Aaron Jiang ’23
Nervous atmosphere enriched with a tight schedule filled with things to do, which permeates throughout the remainder of this fall season. Well, happy fall fellow Salesians! The above statements that concerns none other save for the upperclassmen is exactly our focus in today’s discussion. Actually, the juniors could care less(not for long). If you still haven’t figured out what I intend to allude to, it’s the Scholastic Aptitude Test, which is one of the most vital portions of the college admissions process(Don’t let your guard down, it’s still relevant). I hate it, you hate it, and that same vibe is arguably shared by high schoolers in our country. All more or less ought to give it some stress if not major ones. Therefore, I do intend, to the best of my ability, to alleviate some of that stress by reviewing some challenging, but common questions that the SAT Math will hurl your way. Without further talks, we go!

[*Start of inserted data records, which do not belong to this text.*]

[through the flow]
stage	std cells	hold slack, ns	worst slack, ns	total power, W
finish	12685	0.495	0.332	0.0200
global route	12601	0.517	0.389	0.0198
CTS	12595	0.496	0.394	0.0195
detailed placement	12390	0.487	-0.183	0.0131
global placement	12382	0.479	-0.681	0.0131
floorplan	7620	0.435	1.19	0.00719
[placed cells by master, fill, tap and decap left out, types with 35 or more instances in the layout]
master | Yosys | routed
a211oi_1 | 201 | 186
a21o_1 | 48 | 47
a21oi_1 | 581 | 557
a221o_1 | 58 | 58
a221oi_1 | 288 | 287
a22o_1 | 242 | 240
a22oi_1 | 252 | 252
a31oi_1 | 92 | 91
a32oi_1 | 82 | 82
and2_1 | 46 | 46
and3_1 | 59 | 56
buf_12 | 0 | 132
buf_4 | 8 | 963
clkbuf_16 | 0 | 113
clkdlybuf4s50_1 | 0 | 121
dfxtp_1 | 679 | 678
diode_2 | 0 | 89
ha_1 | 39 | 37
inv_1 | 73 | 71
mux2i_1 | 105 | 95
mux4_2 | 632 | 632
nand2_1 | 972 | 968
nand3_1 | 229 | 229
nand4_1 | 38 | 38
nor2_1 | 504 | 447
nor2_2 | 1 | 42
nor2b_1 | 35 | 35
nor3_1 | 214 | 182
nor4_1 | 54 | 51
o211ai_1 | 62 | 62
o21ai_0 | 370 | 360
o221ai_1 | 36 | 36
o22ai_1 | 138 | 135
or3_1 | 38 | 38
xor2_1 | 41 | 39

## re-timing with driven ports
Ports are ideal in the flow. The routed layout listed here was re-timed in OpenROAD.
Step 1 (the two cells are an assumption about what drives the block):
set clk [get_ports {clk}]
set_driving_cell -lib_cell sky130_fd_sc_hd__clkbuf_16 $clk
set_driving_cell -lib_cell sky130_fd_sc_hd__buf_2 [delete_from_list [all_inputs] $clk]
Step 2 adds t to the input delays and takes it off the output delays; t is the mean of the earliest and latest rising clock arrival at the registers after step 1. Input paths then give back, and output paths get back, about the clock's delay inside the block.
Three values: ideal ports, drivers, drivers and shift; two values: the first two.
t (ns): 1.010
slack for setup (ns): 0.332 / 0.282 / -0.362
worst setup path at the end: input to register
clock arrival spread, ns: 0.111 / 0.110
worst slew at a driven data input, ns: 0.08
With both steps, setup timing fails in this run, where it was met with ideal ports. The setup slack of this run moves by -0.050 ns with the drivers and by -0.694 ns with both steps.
What follows belongs to an exercise in optimizing a design on an open flow for a short achievable clock period and few clock cycles; a production flow would make more cautious choices. Only simulation tests tie the RTL to the original design; equivalence was not proved. Power and IR drop assume default switching activity.

--- design/flow/design.v ---
package cpuPkg;
    localparam int XLEN = 32;
    localparam logic [6:0] OP_R      = 7'b0110011;
    localparam logic [6:0] OP_IMM    = 7'b0010011;
    localparam logic [6:0] OP_LOAD   = 7'b0000011;
    localparam logic [6:0] OP_STORE  = 7'b0100011;
    localparam logic [6:0] OP_JAL    = 7'b1101111;
    localparam logic [6:0] OP_JALR   = 7'b1100111;
    localparam logic [6:0] OP_BRANCH = 7'b1100011;
    localparam logic [6:0] OP_SYSTEM = 7'b1110011;
    localparam logic [1:0] PH_FETCH = 2'd0;
    localparam logic [1:0] PH_EXEC  = 2'd1;
    localparam logic [1:0] PH_MEM   = 2'd2;
    localparam logic [1:0] PH_HALT  = 2'd3;
endpackage
`timescale 1ns/10ps
import cpuPkg::*;
module regFile (
    input  logic                    clk,
    input  logic [4:0]              rs1,
    input  logic [4:0]              rs2,
    input  logic [4:0]              rd,
    input  logic                    we,
    input  logic [cpuPkg::XLEN-1:0] wdata,
    output logic [cpuPkg::XLEN-1:0] rdata1,
    output logic [cpuPkg::XLEN-1:0] rdata2
);
    logic [XLEN-1:0] regs [1:31];
    always_ff @(posedge clk) begin
        if (we && rd != 5'd0) begin
            regs[rd] <= wdata;
        end
    end
    assign rdata1 = (rs1 == 5'd0) ? '0 : regs[rs1];
    assign rdata2 = (rs2 == 5'd0) ? '0 : regs[rs2];
endmodule
`timescale 1ns/10ps
import cpuPkg::*;
module immGen (
    input  logic [31:0]             instr,
    output logic [cpuPkg::XLEN-1:0] immI,
    output logic [cpuPkg::XLEN-1:0] immS,
    output logic [cpuPkg::XLEN-1:0] immB,
    output logic [cpuPkg::XLEN-1:0] immJ
);
    assign immI = {{20{instr[31]}}, instr[31:20]};
    assign immS = {{20{instr[31]}}, instr[31:25], instr[11:7]};
    assign immB = {{20{instr[31]}}, instr[7], instr[30:25], instr[11:8], 1'b0};
    assign immJ = {{12{instr[31]}}, instr[19:12], instr[20], instr[30:21], 1'b0};
endmodule
`timescale 1ns/10ps
import cpuPkg::*;
module aluUnit (
    input  logic [cpuPkg::XLEN-1:0] a,
    input  logic [cpuPkg::XLEN-1:0] b,
    input  logic [2:0]              funct3,
    input  logic                    isSub,
    output logic [cpuPkg::XLEN-1:0] sum,
    output logic [cpuPkg::XLEN-1:0] result,
    output logic                    branchTaken
);
    logic [XLEN-1:0] diff;
    logic            lessThan;
    logic            equal;
    assign sum = a + b;
    assign diff = a - b;
    assign lessThan = $signed(a) < $signed(b);
    assign equal = (a == b);
    always_comb begin
        case (funct3)
            3'b000:  result = isSub ? diff : sum;
            3'b010:  result = {{(XLEN-1){1'b0}}, lessThan};
            3'b100:  result = a ^ b;
            3'b110:  result = a | b;
            3'b111:  result = a & b;
            default: result = sum;
        endcase
        case (funct3)
            3'b000:  branchTaken = equal;
            3'b001:  branchTaken = !equal;
            3'b100:  branchTaken = lessThan;
            3'b101:  branchTaken = !lessThan;
            default: branchTaken = 1'b0;
        endcase
    end
endmodule
Context: an optimization exercise on an open-source flow, tuned for small area and a short achievable clock period. The choices shown serve that exercise and are no tape-out recipe.
In this exercise RTL edits were held to simulation tests only and were not proved equivalent to the original.
Power figures rest on the tool's default switching activity, not on a simulated workload.

==> zinc <==
// imem_boot
module imem_boot #(
  parameter int ADDR_W = imem_pkg::IMEM_ADDR_W,
  parameter int DATA_W = imem_pkg::IMEM_DATA_W,
  parameter int DEPTH  = imem_pkg::IMEM_DEPTH
) (
  input  logic              clk,
  input  logic              rst_n,
  input  logic              ld_valid,
  input  logic [DATA_W-1:0] ld_data,
  input  logic              ld_last,
  output logic              ld_ready,
  input  logic              reload,
  output logic              boot_done,
  output logic [ADDR_W:0]   ld_count,
  input  logic              fetch_en,
  input  logic [ADDR_W-1:0] fetch_addr,
  output logic [DATA_W-1:0] fetch_data,
  output logic              fetch_valid,
  output logic              parity_err
);
  localparam int LO_W = ADDR_W / 2;
  localparam int HI_W = ADDR_W - LO_W;
  logic              r_run;        
  logic              r_ld_ready;   
  logic [ADDR_W:0]   r_cnt;
  logic              r_vld;
  logic [4*DATA_W-1:0] r_rdata_q;    
  ...
export LEC_CHECK = 0
export CAP_MARGIN = 20
export CORE_MARGIN = 2
export CORE_UTILIZATION = 50
export CTS_CLUSTER_DIAMETER = 100
export CTS_CLUSTER_SIZE = 25
export SETUP_SLACK_MARGIN = 1.9
export SLEW_MARGIN = 20
export SYNTH_HIERARCHICAL = 1
create_clock -name core_clock -period 4.5 [get_ports {clk}]
standard.sh (not shown) runs the stock make flow with config.mk's settings and CLKGATE_MAP_FILE= SYNTH_SCRIPT=/design/flow/synth_recipe.tcl, a recipe that flattens the netlist after the stock synthesis.
==> flow/flow/run.sh <==
#!/bin/bash
# The standard layout, with the port buffers placed as sky130_fd_sc_hd__buf_4 instead of the
# buffer cell that buffer_ports picks by default (a slow delay buffer).
set -euo pipefail
bash standard.sh "BUFFER_PORTS_ARGS=-buffer_cell sky130_fd_sc_hd__buf_4" finish > standard.log 2>&1
==> cedar: changes against zinc <==
--- a/flow/design.v
+++ b/flow/design.v
@@ -13,15 +13,15 @@
 module imem_ram #(
   parameter int WIDTH = 16
 ) (
   input  logic                clk,
   input  logic [255:0]        i_we,
   input  logic [255:0]        i_hold,
   input  logic [WIDTH-1:0]    i_wdata_n,
-  input  logic [63:0]         i_lo_n,    
+  input  logic [15:0]         i_lo_n,
   input  logic [15:0]         i_hi,
   output logic [4*WIDTH-1:0]  o_rdata_q
 );
   logic [256*WIDTH-1:0] w_mem_n;
   for (genvar w = 0; w < 256; w++) begin : g_word
     for (genvar b = 0; b < WIDTH; b++) begin : g_bit
       imem_bit u_bit (
@@ -40,15 +40,15 @@
       logic [7:0]  w_l1;    
       logic [3:0]  w_l2;    
       logic        w_l3;    
       for (genvar l = 0; l < 16; l++) begin : g_col
         assign w_col_n[l] = w_mem_n[(g*16 + l)*WIDTH + b];
       end
       for (genvar k = 0; k < 8; k++) begin : g_l1
-        imem_oai22 u_g (.i_a(w_col_n[2*k +: 2]), .i_s(i_lo_n[16*(b/4) + 2*k +: 2]), .o_y(w_l1[k]));
+        imem_oai22 u_g (.i_a(w_col_n[2*k +: 2]), .i_s(i_lo_n[2*k +: 2]), .o_y(w_l1[k]));
       end
       for (genvar k = 0; k < 4; k++) begin : g_l2
         imem_nor #(.N(2)) u_g (.i_a(w_l1[2*k +: 2]), .o_y(w_l2[k]));
       end
       imem_nand #(.N(4)) u_l3 (.i_a(w_l2), .o_y(w_l3));
       imem_nand #(.N(2)) u_l4 (.i_a({i_hi[g], w_l3}), .o_y(w_gn[g]));
     end
@@ -65,33 +65,14 @@
   output logic o_q
 );
   logic r_q;
   always_ff @(posedge clk) begin
     r_q <= (i_d & i_we) | (r_q & i_hold);
   end
   assign o_q = r_q;
-endmodule
-module imem_dec4 (
-  input  logic [3:0]  i_a,
-  output logic [15:0] o_n
-);
-  logic [3:0] w_p0, w_p1;
-  imem_pre2 u_p0 (.i_a(i_a[1:0]), .o_y(w_p0));
-  imem_pre2 u_p1 (.i_a(i_a[3:2]), .o_y(w_p1));
-  for (genvar k = 0; k < 16; k++) begin : g_k
-    imem_nand #(.N(2)) u_g (.i_a({w_p1[k/4], w_p0[k%4]}), .o_y(o_n[k]));
-  end
-endmodule
-module imem_pre2 (
-  input  logic [1:0] i_a,
-  output logic [3:0] o_y
-);
-  for (genvar k = 0; k < 4; k++) begin : g_k
-    assign o_y[k] = (i_a == 2'(k));
-  end
 endmodule
 module imem_oai22 (
   input  logic [1:0] i_a,
   input  logic [1:0] i_s,
   output logic       o_y
 );
   assign o_y = !((i_a[0] | i_s[0]) & (i_a[1] | i_s[1]));
@@ -138,24 +119,24 @@
   logic              r_ld_ready;   
   logic [ADDR_W:0]   r_cnt;
   logic              r_vld;
   logic [4*DATA_W-1:0] r_rdata_q;    
   logic              w_accept;
   logic [DEPTH-1:0]  w_we;
   logic [DEPTH-1:0]  w_hold;
-  logic [4*(1<<LO_W)-1:0] w_pa;    
+  logic [(1<<LO_W)-1:0] w_pa;
   logic [(1<<HI_W)-1:0] w_pb;
   logic [4*DATA_W-1:0] w_rdata_q;
   assign w_accept = !r_run && ld_valid;
   for (genvar w = 0; w < DEPTH; w++) begin : g_we
     assign w_we[w]   = w_accept && (r_cnt[ADDR_W-1:0] == ADDR_W'(w));
     assign w_hold[w] = !(r_ld_ready && ld_valid && (r_cnt[ADDR_W-1:0] == ADDR_W'(w)));
   end
-  for (genvar c = 0; c < 4; c++) begin : g_pa
-    imem_dec4 u_dec (.i_a(fetch_addr[LO_W-1:0]), .o_n(w_pa[c*(1<<LO_W) +: (1<<LO_W)]));
+  for (genvar a = 0; a < (1 << LO_W); a++) begin : g_pa
+    assign w_pa[a] = (fetch_addr[LO_W-1:0] != LO_W'(a));    
   end
   for (genvar a = 0; a < (1 << HI_W); a++) begin : g_pb
     assign w_pb[a] = (fetch_addr[ADDR_W-1:LO_W] == HI_W'(a));
   end
   always_ff @(posedge clk or negedge rst_n) begin
     if (!rst_n) begin
       r_run      <= 1'b0;
==> onyx: changes against zinc <==
==> flow/design.v (replaced) <==
package imem_pkg;
  typedef enum logic {
    IMEM_LOAD = 1'b0,
    IMEM_RUN  = 1'b1
  } imem_state_e;
  localparam int IMEM_ADDR_W = 8;
  localparam int IMEM_DATA_W = 16;
  localparam int IMEM_DEPTH  = 256;
  function automatic logic even_par(input logic [63:0] d);
    return (^d);
  endfunction
endpackage
module imem_ram #(
  parameter int WIDTH = 16
) (
  input  logic                clk,
  input  logic [255:0]        i_we,
  input  logic [255:0]        i_hold,
  input  logic [WIDTH-1:0]    i_wdata_n,
  input  logic [511:0]        i_wl_n,
  output logic [2*WIDTH-1:0]  o_rdata_h
);
  logic [256*WIDTH-1:0] w_mem_n;
  for (genvar w = 0; w < 256; w++) begin : g_word
    for (genvar b = 0; b < WIDTH; b++) begin : g_bit
      imem_bit u_bit (
        .clk    (clk),
        .i_we   (i_we[w]),
        .i_hold (i_hold[w]),
        .i_d    (i_wdata_n[b]),
        .o_q    (w_mem_n[w*WIDTH + b])
      );
    end
  end
  for (genvar b = 0; b < WIDTH; b++) begin : g_rd
    logic [255:0] w_col_n;
    logic [127:0] w_l1;     
    logic [63:0]  w_l2;     
    logic [15:0]  w_l3;     
    logic [7:0]   w_l4;     
    for (genvar w = 0; w < 256; w++) begin : g_col
      assign w_col_n[w] = w_mem_n[w*WIDTH + b];
    end
    for (genvar k = 0; k < 128; k++) begin : g_l1
      imem_oai22 u_g (.i_a(w_col_n[2*k +: 2]), .i_s(i_wl_n[256*(b/8) + 2*k +: 2]), .o_y(w_l1[k]));
    end
    for (genvar k = 0; k < 64; k++) begin : g_l2
      imem_nor #(.N(2)) u_g (.i_a(w_l1[2*k +: 2]), .o_y(w_l2[k]));
    end
    for (genvar k = 0; k < 16; k++) begin : g_l3
      imem_nand #(.N(4)) u_g (.i_a(w_l2[4*k +: 4]), .o_y(w_l3[k]));
    end
    for (genvar k = 0; k < 8; k++) begin : g_l4
      imem_nor #(.N(2)) u_g (.i_a(w_l3[2*k +: 2]), .o_y(w_l4[k]));
    end
    for (genvar k = 0; k < 2; k++) begin : g_l5
      imem_nand #(.N(4)) u_g (.i_a(w_l4[4*k +: 4]), .o_y(o_rdata_h[k*WIDTH + b]));
    end
  end
endmodule
module imem_bit (
  input  logic clk,
  input  logic i_we,
  input  logic i_hold,
  input  logic i_d,
  output logic o_q
);
  logic r_q;
  always_ff @(posedge clk) begin
    r_q <= (i_d & i_we) | (r_q & i_hold);
  end
  assign o_q = r_q;
endmodule
module imem_oai22 (
  input  logic [1:0] i_a,
  input  logic [1:0] i_s,
  output logic       o_y
);
  assign o_y = !((i_a[0] | i_s[0]) & (i_a[1] | i_s[1]));
endmodule
module imem_nand #(
  parameter int N = 4
) (
  input  logic [N-1:0] i_a,
  output logic         o_y
);
  assign o_y = !(&i_a);
endmodule
module imem_nor #(
  parameter int N = 4
) (
  input  logic [N-1:0] i_a,
  output logic         o_y
);
  assign o_y = !(|i_a);
endmodule
module imem_or2 (
  input  logic [1:0] i_a,
  output logic       o_y
);
  assign o_y = |i_a;
endmodule
module imem_boot #(
  parameter int ADDR_W = imem_pkg::IMEM_ADDR_W,
  parameter int DATA_W = imem_pkg::IMEM_DATA_W,
  parameter int DEPTH  = imem_pkg::IMEM_DEPTH
) (
  input  logic              clk,
  input  logic              rst_n,
  input  logic              ld_valid,
  input  logic [DATA_W-1:0] ld_data,
  input  logic              ld_last,
  output logic              ld_ready,
  input  logic              reload,
  output logic              boot_done,
  output logic [ADDR_W:0]   ld_count,
  input  logic              fetch_en,
  input  logic [ADDR_W-1:0] fetch_addr,
  output logic [DATA_W-1:0] fetch_data,
  output logic              fetch_valid,
  output logic              parity_err
);
  localparam int LO_W = ADDR_W / 2;
  localparam int HI_W = ADDR_W - LO_W;
  logic              r_run;        
  logic              r_ld_ready;   
  logic [ADDR_W:0]   r_cnt;
  logic              r_vld;
  logic [2*DATA_W-1:0] r_rdata_h;    
  logic              w_accept;
  logic [DEPTH-1:0]  w_we;
  logic [DEPTH-1:0]  w_hold;
  logic [(1<<LO_W)-1:0] w_pa;
  logic [(1<<HI_W)-1:0] w_pb;
  logic [2*DEPTH-1:0] w_wl_n;    
  logic [2*DATA_W-1:0] w_rdata_h;
  assign w_accept = !r_run && ld_valid;
  for (genvar w = 0; w < DEPTH; w++) begin : g_we
    assign w_we[w]   = w_accept && (r_cnt[ADDR_W-1:0] == ADDR_W'(w));
    assign w_hold[w] = !(r_ld_ready && ld_valid && (r_cnt[ADDR_W-1:0] == ADDR_W'(w)));
  end
  for (genvar a = 0; a < (1 << LO_W); a++) begin : g_pa
    assign w_pa[a] = (fetch_addr[LO_W-1:0] == LO_W'(a));
  end
  for (genvar a = 0; a < (1 << HI_W); a++) begin : g_pb
    assign w_pb[a] = (fetch_addr[ADDR_W-1:LO_W] == HI_W'(a));
  end
  for (genvar c = 0; c < 2; c++) begin : g_wlc
    for (genvar w = 0; w < DEPTH; w++) begin : g_wl
      imem_nand #(.N(2)) u_wl (.i_a({w_pb[w / (1 << LO_W)], w_pa[w % (1 << LO_W)]}),
                               .o_y(w_wl_n[c*DEPTH + w]));
    end
  end
  always_ff @(posedge clk or negedge rst_n) begin
    if (!rst_n) begin
      r_run      <= 1'b0;
      r_ld_ready <= 1'b1;
      r_cnt      <= '0;
      r_vld      <= 1'b0;
    end else if (!r_run) begin
      r_vld <= 1'b0;
      if (ld_valid) begin
        r_cnt <= r_cnt + 1'b1;
        if (ld_last || (&r_cnt[ADDR_W-1:0])) begin
          r_run      <= 1'b1;
          r_ld_ready <= 1'b0;
        end
      end
    end else begin
      r_vld <= fetch_en && !reload;
      if (reload) begin
        r_run      <= 1'b0;
        r_ld_ready <= 1'b1;
        r_cnt      <= '0;
      end
    end
  end
  always_ff @(posedge clk) begin
    r_rdata_h <= w_rdata_h;
  end
  imem_ram #(
    .WIDTH (DATA_W)
  ) u_ram (
    .clk     (clk),
    .i_we    (w_we),
    .i_hold  (w_hold),
    .i_wdata_n (~ld_data),
    .i_wl_n  (w_wl_n),
    .o_rdata_h (w_rdata_h)
  );
  assign ld_ready    = r_ld_ready;
  assign boot_done   = r_run;
  assign ld_count    = r_cnt;
  assign fetch_valid = r_vld;
  for (genvar b = 0; b < DATA_W; b++) begin : g_out
    imem_or2 u_or (.i_a({r_rdata_h[DATA_W + b], r_rdata_h[b]}), .o_y(fetch_data[b]));
  end
  assign parity_err  = 1'b0;
endmodule
--- a/flow/config.mk
+++ b/flow/config.mk
@@ -6,10 +6,10 @@
 export NUM_CORES = 4
 export LEC_CHECK = 0
 export CAP_MARGIN = 20
 export CORE_MARGIN = 2
 export CORE_UTILIZATION = 50
 export CTS_CLUSTER_DIAMETER = 100
 export CTS_CLUSTER_SIZE = 25
-export SETUP_SLACK_MARGIN = 1.9
+export SETUP_SLACK_MARGIN = 1.8
 export SLEW_MARGIN = 20
 export SYNTH_HIERARCHICAL = 1
==> tundra: changes against zinc <==
--- a/flow/design.v
+++ b/flow/design.v
@@ -13,15 +13,15 @@
 module imem_ram #(
   parameter int WIDTH = 16
 ) (
   input  logic                clk,
   input  logic [255:0]        i_we,
   input  logic [255:0]        i_hold,
   input  logic [WIDTH-1:0]    i_wdata_n,
-  input  logic [63:0]         i_lo_n,    
+  input  logic [15:0]         i_lo_n,
   input  logic [15:0]         i_hi,
   output logic [4*WIDTH-1:0]  o_rdata_q
 );
   logic [256*WIDTH-1:0] w_mem_n;
   for (genvar w = 0; w < 256; w++) begin : g_word
     for (genvar b = 0; b < WIDTH; b++) begin : g_bit
       imem_bit u_bit (
@@ -40,15 +40,15 @@
       logic [7:0]  w_l1;    
       logic [3:0]  w_l2;    
       logic        w_l3;    
       for (genvar l = 0; l < 16; l++) begin : g_col
         assign w_col_n[l] = w_mem_n[(g*16 + l)*WIDTH + b];
       end
       for (genvar k = 0; k < 8; k++) begin : g_l1
-        imem_oai22 u_g (.i_a(w_col_n[2*k +: 2]), .i_s(i_lo_n[16*(b/4) + 2*k +: 2]), .o_y(w_l1[k]));
+        imem_oai22 u_g (.i_a(w_col_n[2*k +: 2]), .i_s(i_lo_n[2*k +: 2]), .o_y(w_l1[k]));
       end
       for (genvar k = 0; k < 4; k++) begin : g_l2
         imem_nor #(.N(2)) u_g (.i_a(w_l1[2*k +: 2]), .o_y(w_l2[k]));
       end
       imem_nand #(.N(4)) u_l3 (.i_a(w_l2), .o_y(w_l3));
       imem_nand #(.N(2)) u_l4 (.i_a({i_hi[g], w_l3}), .o_y(w_gn[g]));
     end
@@ -65,33 +65,14 @@
   output logic o_q
 );
   logic r_q;
   always_ff @(posedge clk) begin
     r_q <= (i_d & i_we) | (r_q & i_hold);
   end
   assign o_q = r_q;
-endmodule
-module imem_dec4 (
-  input  logic [3:0]  i_a,
-  output logic [15:0] o_n
-);
-  logic [3:0] w_p0, w_p1;
-  imem_pre2 u_p0 (.i_a(i_a[1:0]), .o_y(w_p0));
-  imem_pre2 u_p1 (.i_a(i_a[3:2]), .o_y(w_p1));
-  for (genvar k = 0; k < 16; k++) begin : g_k
-    imem_nand #(.N(2)) u_g (.i_a({w_p1[k/4], w_p0[k%4]}), .o_y(o_n[k]));
-  end
-endmodule
-module imem_pre2 (
-  input  logic [1:0] i_a,
-  output logic [3:0] o_y
-);
-  for (genvar k = 0; k < 4; k++) begin : g_k
-    assign o_y[k] = (i_a == 2'(k));
-  end
 endmodule
 module imem_oai22 (
   input  logic [1:0] i_a,
   input  logic [1:0] i_s,
   output logic       o_y
 );
   assign o_y = !((i_a[0] | i_s[0]) & (i_a[1] | i_s[1]));
@@ -138,24 +119,24 @@
   logic              r_ld_ready;   
   logic [ADDR_W:0]   r_cnt;
   logic              r_vld;
   logic [4*DATA_W-1:0] r_rdata_q;    
   logic              w_accept;
   logic [DEPTH-1:0]  w_we;
   logic [DEPTH-1:0]  w_hold;
-  logic [4*(1<<LO_W)-1:0] w_pa;    
+  logic [(1<<LO_W)-1:0] w_pa;
   logic [(1<<HI_W)-1:0] w_pb;
   logic [4*DATA_W-1:0] w_rdata_q;
   assign w_accept = !r_run && ld_valid;
   for (genvar w = 0; w < DEPTH; w++) begin : g_we
     assign w_we[w]   = w_accept && (r_cnt[ADDR_W-1:0] == ADDR_W'(w));
     assign w_hold[w] = !(r_ld_ready && ld_valid && (r_cnt[ADDR_W-1:0] == ADDR_W'(w)));
   end
-  for (genvar c = 0; c < 4; c++) begin : g_pa
-    imem_dec4 u_dec (.i_a(fetch_addr[LO_W-1:0]), .o_n(w_pa[c*(1<<LO_W) +: (1<<LO_W)]));
+  for (genvar a = 0; a < (1 << LO_W); a++) begin : g_pa
+    assign w_pa[a] = (fetch_addr[LO_W-1:0] != LO_W'(a));    
   end
   for (genvar a = 0; a < (1 << HI_W); a++) begin : g_pb
     assign w_pb[a] = (fetch_addr[ADDR_W-1:LO_W] == HI_W'(a));
   end
   always_ff @(posedge clk or negedge rst_n) begin
     if (!rst_n) begin
       r_run      <= 1'b0;
==> flow/config.mk (replaced) <==
export PLATFORM = sky130hd
export DESIGN_NAME = imem_boot
export DESIGN_NICKNAME = imem_boot
export VERILOG_FILES = /design/flow/design.v
export SDC_FILE = /design/flow/constraint.sdc
export NUM_CORES = 4
export LEC_CHECK = 0
export CAP_MARGIN = 20
export CORE_MARGIN = 2
export CORE_UTILIZATION = 60
export CTS_CLUSTER_DIAMETER = 100
export CTS_CLUSTER_SIZE = 25
export SETUP_SLACK_MARGIN = 1.8
export SLEW_MARGIN = 20
export SYNTH_HIERARCHICAL = 1
==> notes <==
tundra passed the timing, design-rule and antenna checks. zinc finished with timing, DRC and antenna clean. onyx passed the timing, design-rule and antenna checks. cedar finished with timing, DRC and antenna clean.
Against cedar, the worst setup slack of zinc is worse by 0.11 ns.
Between onyx and cedar, the lower combinational power is in onyx (gap about 40%, measured against cedar).
Maximum frequency: onyx > tundra > cedar > zinc.
Sequential share of layout area: zinc < cedar < onyx < tundra.
Of cedar and onyx, cedar has the higher register-to-register slack (gap 0.20 ns).
In onyx the power is lower than in zinc, by 6.9%.
Die area: tundra < cedar < zinc < onyx.
Non-clock buffer count, highest first: cedar, zinc, tundra, onyx.
Clock skew: cedar > onyx > zinc > tundra.
The highest global-route usage belongs to zinc, the lowest to cedar.

-- afterwards: timing with drivers on the ports --
The flow's constraints put no driver on any port. The routed layouts listed below were extracted and timed again, unchanged, in two steps.
Step 1: set_driving_cell puts a clkbuf_16 on clk and a buf_2 on each other input, an assumption about the parent block.
Step 2 times the ports against the registers' clock, not the clock port: input delays grow and output delays shrink by t, the midpoint of the rising clock arrivals with the driver on.
Three values: ideal, step 1, step 2; two values: the first two.
| run | t (ns) | setup slack, ns | clock arrival spread, ns | worst register clock-pin slew, ns | worst data-port slew with drivers (ns) |
|---|---|---|---|---|---|
| zinc | 1.068 | 1.506 / 1.410 / 0.342 | 0.061 / 0.062 | 0.11 / 0.11 | 0.21 |
| cedar | 1.045 | 1.611 / 1.672 / 0.640 | 0.052 / 0.052 | 0.11 / 0.11 | 0.16 |
| onyx | 1.026 | 1.626 / 1.626 / 0.635 | 0.053 / 0.053 | 0.11 / 0.11 | 0.21 |
| tundra | 1.010 | 1.626 / 1.626 / 0.729 | 0.039 / 0.039 | 0.12 / 0.12 | 0.05 |
After both steps setup and hold are still met in every run listed. The setup slack of zinc, which loses most, moves by -0.096 ns with the drivers and by -1.164 ns with both steps.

Go ahead, take your time to view this first one! This formula that they threw at your face might seem intimidating if you’ve never worked with it before. However, that’s beside the point. Since it’s asking for which are true, all you have to do is go one by one to confirm all of them! For example, the first statement is actually pretty straightforward. Since in the equation, 5/9 is being multiplied to (F-32), this entails that any change of one in the F, will be a change of 5/9 in the C. In other words, if F is increased by one, C will be increased by 5/9! For those less inclined to math, you can even do the long way to be sure. Plug in zero for F to see the C, which will be -160/9. Then plug in one for F to simulate the “increase by one”, which will be -155/9. See! This means that it’s an increase of 5/9 in C as F increases by one. Therefore, we can move on to statement two. We could also apply this similar method of simulating that “increase by one” to test. For instance, plug 0 in for C, which will give 32 for F. Next, plug in one for C to get 33.8. The difference will be 1.8, which confirms statement two as an answer. Statement directly contradicts statement one, which we test to be true, henceforth it is wrong. The answer is D. All of this amounts to one minute of work believe it or not. With enough practice, these are just mental maths that you can do in your sleep.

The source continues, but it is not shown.